I’ve been experimenting with Ruby (and with the Rails framework) the last few days after a need came up for a console based application with a large degree of string manipulation. I have been using Python and Perl for similar jobs before – in fact I run a number of Python scripts that have proved to be extremely useful. A lot of the legacy code I work with is written in VBA (Visual Basic for Applications) within Access and Excel so this was another possible choice.

I wanted to avoid hosting my code within Access due to a possible rollout of Access 2003 soon and the fact that I needed to access mailstores – the thought of using ADO scared me and I don’t have a machine I can dedicate a copy of Outlook to so this effectively ruled out VBA.

Perl has loads of libraries available on CPAN and Python seems to be going the same way but the quality of community code can be suspect – I’ve never run into a problem with it myself, I use CPAN libraries all over the place – especially on my web server – and I didn’t want to be supporting third party libraries as well as my own code.

We are effectively a C# shop for new development – just myself and my boss keeping the legacy code up to date really – so I had to consider this as an option. .Net provides a nice SMTP library but not POP3 or IMAP… so that brought me back to the same problem I had with Perl and Python.

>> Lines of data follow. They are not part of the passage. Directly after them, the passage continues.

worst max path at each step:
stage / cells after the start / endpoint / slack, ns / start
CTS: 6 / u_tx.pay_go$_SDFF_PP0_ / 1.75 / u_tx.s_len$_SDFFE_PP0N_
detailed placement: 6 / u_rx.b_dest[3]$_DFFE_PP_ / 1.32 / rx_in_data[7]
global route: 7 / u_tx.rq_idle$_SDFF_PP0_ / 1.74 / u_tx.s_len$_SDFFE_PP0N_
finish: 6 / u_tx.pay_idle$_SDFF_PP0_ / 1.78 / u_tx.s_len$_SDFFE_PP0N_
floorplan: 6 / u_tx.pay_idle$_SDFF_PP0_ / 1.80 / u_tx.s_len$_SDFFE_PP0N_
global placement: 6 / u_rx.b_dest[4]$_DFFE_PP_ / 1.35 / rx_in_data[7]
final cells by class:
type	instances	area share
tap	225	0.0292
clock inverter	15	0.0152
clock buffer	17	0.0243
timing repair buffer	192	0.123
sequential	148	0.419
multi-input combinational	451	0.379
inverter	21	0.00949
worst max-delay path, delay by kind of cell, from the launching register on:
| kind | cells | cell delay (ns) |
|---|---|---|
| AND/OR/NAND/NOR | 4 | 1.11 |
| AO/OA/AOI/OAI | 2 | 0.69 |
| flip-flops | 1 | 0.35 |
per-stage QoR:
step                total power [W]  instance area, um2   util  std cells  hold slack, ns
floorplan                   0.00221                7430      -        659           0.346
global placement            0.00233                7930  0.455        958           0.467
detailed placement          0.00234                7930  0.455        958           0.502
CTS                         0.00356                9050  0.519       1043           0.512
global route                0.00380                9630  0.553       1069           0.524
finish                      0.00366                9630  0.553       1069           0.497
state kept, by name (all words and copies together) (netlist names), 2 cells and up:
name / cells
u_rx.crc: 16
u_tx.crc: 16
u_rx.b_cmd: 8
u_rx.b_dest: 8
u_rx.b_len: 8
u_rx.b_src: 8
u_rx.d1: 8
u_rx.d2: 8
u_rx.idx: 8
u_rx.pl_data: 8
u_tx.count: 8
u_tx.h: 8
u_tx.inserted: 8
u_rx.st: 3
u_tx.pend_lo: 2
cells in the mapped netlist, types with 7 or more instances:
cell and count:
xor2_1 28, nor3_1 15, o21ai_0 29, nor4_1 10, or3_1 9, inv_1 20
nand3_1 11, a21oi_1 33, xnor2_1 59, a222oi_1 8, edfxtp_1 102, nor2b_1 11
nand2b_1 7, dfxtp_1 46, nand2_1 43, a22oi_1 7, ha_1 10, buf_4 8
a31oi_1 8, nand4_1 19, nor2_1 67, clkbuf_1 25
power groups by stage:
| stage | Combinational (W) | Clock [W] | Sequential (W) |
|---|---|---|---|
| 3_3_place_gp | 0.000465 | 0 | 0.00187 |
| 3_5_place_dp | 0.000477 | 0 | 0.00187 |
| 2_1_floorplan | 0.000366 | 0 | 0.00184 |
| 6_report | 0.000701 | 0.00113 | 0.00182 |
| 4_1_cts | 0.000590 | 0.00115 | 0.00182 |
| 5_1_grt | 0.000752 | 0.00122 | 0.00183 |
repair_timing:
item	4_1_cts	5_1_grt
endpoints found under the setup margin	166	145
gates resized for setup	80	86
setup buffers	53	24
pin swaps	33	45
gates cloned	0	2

I spent about half a day with a CodeProject IMAP library but it was not feature complete and after scoping out the changes I’d need decided I might as well have written the library myself.

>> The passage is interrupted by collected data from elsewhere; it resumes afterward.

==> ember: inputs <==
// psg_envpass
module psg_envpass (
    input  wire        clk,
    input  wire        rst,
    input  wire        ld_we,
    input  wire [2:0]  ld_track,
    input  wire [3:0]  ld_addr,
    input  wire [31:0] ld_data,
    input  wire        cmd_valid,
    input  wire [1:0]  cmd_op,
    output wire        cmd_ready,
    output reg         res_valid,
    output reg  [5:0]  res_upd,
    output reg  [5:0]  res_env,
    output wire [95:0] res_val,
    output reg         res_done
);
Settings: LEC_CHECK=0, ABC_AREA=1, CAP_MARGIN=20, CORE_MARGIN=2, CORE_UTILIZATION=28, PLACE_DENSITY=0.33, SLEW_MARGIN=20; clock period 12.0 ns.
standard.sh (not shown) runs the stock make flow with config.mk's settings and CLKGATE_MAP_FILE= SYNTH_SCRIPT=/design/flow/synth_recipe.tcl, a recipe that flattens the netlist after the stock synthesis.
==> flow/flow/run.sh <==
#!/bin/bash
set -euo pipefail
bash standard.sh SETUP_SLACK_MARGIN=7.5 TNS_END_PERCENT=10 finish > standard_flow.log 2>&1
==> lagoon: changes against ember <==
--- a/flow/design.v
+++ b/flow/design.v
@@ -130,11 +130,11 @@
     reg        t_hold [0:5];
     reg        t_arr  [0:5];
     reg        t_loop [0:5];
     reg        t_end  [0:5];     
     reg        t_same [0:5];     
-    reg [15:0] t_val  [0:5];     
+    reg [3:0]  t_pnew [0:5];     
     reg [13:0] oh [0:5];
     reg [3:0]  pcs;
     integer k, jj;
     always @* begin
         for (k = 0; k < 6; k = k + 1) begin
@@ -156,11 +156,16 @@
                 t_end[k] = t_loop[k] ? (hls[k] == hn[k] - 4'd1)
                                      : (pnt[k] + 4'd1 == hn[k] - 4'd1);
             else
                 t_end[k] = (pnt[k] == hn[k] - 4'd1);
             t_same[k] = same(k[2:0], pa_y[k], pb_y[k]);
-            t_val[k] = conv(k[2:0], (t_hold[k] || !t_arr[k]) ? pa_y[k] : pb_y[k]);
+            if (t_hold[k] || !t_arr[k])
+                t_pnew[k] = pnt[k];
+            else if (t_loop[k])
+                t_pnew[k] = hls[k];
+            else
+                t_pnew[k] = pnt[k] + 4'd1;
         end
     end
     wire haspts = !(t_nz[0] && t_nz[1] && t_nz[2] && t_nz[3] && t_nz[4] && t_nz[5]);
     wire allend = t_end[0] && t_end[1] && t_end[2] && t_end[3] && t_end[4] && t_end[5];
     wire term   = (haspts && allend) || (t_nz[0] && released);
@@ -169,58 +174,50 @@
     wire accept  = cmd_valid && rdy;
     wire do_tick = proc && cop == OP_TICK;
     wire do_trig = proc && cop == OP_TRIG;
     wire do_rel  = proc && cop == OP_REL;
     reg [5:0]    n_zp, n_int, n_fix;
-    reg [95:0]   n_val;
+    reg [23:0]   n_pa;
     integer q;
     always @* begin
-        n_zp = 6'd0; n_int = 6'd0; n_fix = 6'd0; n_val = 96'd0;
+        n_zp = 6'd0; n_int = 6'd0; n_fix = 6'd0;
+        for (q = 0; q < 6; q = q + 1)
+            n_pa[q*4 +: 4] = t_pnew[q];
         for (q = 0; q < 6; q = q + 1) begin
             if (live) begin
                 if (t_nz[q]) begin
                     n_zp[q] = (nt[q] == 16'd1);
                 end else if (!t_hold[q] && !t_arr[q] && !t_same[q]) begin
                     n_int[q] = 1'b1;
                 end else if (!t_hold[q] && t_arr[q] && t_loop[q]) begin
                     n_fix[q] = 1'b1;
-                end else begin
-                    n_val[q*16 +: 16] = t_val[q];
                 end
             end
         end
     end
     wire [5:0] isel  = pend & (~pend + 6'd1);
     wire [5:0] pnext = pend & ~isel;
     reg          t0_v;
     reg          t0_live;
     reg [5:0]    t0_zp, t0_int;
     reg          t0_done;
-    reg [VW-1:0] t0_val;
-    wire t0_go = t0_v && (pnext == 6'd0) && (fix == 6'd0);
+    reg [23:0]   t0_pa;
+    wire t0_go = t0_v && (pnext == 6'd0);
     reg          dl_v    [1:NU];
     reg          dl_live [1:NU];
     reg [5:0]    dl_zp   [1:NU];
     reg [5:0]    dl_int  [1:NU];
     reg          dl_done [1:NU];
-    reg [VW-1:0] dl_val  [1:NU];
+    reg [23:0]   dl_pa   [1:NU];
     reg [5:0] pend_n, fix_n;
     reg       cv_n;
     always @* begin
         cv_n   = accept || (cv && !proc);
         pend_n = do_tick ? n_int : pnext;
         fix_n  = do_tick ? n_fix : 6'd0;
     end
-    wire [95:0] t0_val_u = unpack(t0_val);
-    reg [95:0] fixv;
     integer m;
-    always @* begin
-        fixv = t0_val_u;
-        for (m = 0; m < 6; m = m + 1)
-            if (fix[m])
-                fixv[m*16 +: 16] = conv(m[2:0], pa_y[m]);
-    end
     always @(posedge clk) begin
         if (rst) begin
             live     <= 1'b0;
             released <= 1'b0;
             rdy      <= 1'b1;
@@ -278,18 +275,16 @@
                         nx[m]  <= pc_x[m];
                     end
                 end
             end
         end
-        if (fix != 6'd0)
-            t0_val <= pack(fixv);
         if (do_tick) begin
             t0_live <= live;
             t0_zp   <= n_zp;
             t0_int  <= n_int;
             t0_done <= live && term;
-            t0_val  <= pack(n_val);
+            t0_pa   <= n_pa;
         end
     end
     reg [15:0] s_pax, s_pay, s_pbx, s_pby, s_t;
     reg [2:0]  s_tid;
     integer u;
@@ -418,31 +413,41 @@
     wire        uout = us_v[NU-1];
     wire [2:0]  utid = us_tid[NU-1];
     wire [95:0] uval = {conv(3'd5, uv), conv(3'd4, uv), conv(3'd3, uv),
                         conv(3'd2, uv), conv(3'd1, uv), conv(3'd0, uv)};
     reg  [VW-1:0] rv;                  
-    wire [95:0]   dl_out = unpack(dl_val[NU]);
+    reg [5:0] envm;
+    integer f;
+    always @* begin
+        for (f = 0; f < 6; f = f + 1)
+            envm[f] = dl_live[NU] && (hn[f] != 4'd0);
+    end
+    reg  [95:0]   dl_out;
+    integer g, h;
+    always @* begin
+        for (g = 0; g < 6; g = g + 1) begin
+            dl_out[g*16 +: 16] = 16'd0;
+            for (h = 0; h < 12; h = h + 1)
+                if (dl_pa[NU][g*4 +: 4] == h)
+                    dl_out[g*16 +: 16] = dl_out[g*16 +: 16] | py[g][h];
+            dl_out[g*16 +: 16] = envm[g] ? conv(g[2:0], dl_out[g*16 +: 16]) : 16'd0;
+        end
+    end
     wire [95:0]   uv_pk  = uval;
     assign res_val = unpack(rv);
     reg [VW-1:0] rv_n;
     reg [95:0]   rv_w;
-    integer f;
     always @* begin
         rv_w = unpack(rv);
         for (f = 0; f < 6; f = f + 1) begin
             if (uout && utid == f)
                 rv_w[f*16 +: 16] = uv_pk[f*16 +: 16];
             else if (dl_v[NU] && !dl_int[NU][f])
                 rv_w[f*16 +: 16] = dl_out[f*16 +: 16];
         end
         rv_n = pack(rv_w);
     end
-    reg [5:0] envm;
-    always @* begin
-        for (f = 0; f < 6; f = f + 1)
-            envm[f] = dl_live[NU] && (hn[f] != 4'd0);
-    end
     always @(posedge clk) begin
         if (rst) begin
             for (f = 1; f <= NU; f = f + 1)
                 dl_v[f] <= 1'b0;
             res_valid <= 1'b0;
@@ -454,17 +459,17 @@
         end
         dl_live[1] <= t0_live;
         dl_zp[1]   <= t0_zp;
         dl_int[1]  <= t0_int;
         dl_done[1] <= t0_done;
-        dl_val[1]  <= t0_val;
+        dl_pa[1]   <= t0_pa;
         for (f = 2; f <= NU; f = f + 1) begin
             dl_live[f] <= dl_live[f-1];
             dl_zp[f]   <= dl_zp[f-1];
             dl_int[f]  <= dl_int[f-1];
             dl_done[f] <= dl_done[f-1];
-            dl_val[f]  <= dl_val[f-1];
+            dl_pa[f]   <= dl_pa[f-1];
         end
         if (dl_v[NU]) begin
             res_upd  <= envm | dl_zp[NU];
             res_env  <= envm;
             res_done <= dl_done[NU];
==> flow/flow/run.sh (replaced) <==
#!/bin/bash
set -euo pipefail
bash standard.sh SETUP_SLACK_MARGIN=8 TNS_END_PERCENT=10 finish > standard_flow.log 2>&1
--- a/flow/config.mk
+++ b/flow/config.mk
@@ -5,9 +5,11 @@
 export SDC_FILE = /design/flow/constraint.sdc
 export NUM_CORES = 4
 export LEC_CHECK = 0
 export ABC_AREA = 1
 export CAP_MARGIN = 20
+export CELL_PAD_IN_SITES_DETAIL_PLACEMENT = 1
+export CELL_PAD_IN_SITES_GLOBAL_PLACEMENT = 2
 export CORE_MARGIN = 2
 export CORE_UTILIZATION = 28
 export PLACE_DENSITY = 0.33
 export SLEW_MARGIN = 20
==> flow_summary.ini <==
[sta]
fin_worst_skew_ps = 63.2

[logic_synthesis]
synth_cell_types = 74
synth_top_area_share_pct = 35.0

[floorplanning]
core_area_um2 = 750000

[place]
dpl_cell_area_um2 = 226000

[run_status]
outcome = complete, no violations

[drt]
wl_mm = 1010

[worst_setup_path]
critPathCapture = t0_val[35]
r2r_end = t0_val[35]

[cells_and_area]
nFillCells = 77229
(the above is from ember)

I’ve been looking into Ruby and Rails recently for a personal database project and knew that Rails provided a lot of functionality. Now, I know that technicaly Rails is a community third party library but it is so much more refined and integrated than a hodge podge of CPAN modules thrown together. And, Rails provides IMAP straight “out of the box”. I loaded up Ruby.Net only to find that neither them or IronRuby supports Rails yet! This project was proving more complicated than I had expected – and I hadn’t written a line of code yet.

So I made the decision to write this application in neat Ruby on Rails without linking to .Net binary in the hope that Ruby.Net will catch up eventually! (Rails support is expected in the next version apparently)

My first surprise was that Rails just works. I did not have to go through any rigmarole to get Net::IMAP to work – just

require 'net/imap'

and I was off. As I didn’t have access to the rails scaffold I used DBI to access a Microsoft SQL Server instance with the amazingly complicated

require 'dbi'

which is shorter even than PHP’s database linking code. Opening a handle with

dbh = DBI.connect('DBI:ODBC:MY_DSN')

gave me immediate access to the ability to run SQL with sensible data returns.

Suffice to say, I was impressed. A few helper functions later, and some hastily learnt Ruby conditional statements for error catching

var = var ? var : " "

to remove nils from strings – this technique even works when passing parameters – amazing. Features available in Perl like

run_my_long_complex_function(variable) unless defined?(use_simple_mode)

are so much cleaner and clearer to read in Ruby – plus the excellent “PickAxe” (Programming Ruby – possibly the best Ruby textbook) not only encourages this technique – it’s the one it teaches you.

More impressive and powerful functions that let you pass in chunks of code (‘blocks’) using “yields” are likely to be my next excitement but so far I haven’t needed them.

The only thing I can say is that I had some 22 lines of error checking code using if then else etc – Ruby first impressed with the ability to use ? : notation which reduced it to about 8 lines. Then I realised that I could use conditional formatting like the unless example above. Then Ruby amazed me with the ability to use them both together – did you realise that if blocks are expressions, not statements – Ruby did. That code is now 1 line – and it works just as well.

I muchly look forward to developing the rest of the feature set in Ruby as I’m sure it’ll keep impressing me with it’s ability to make programming interesting again!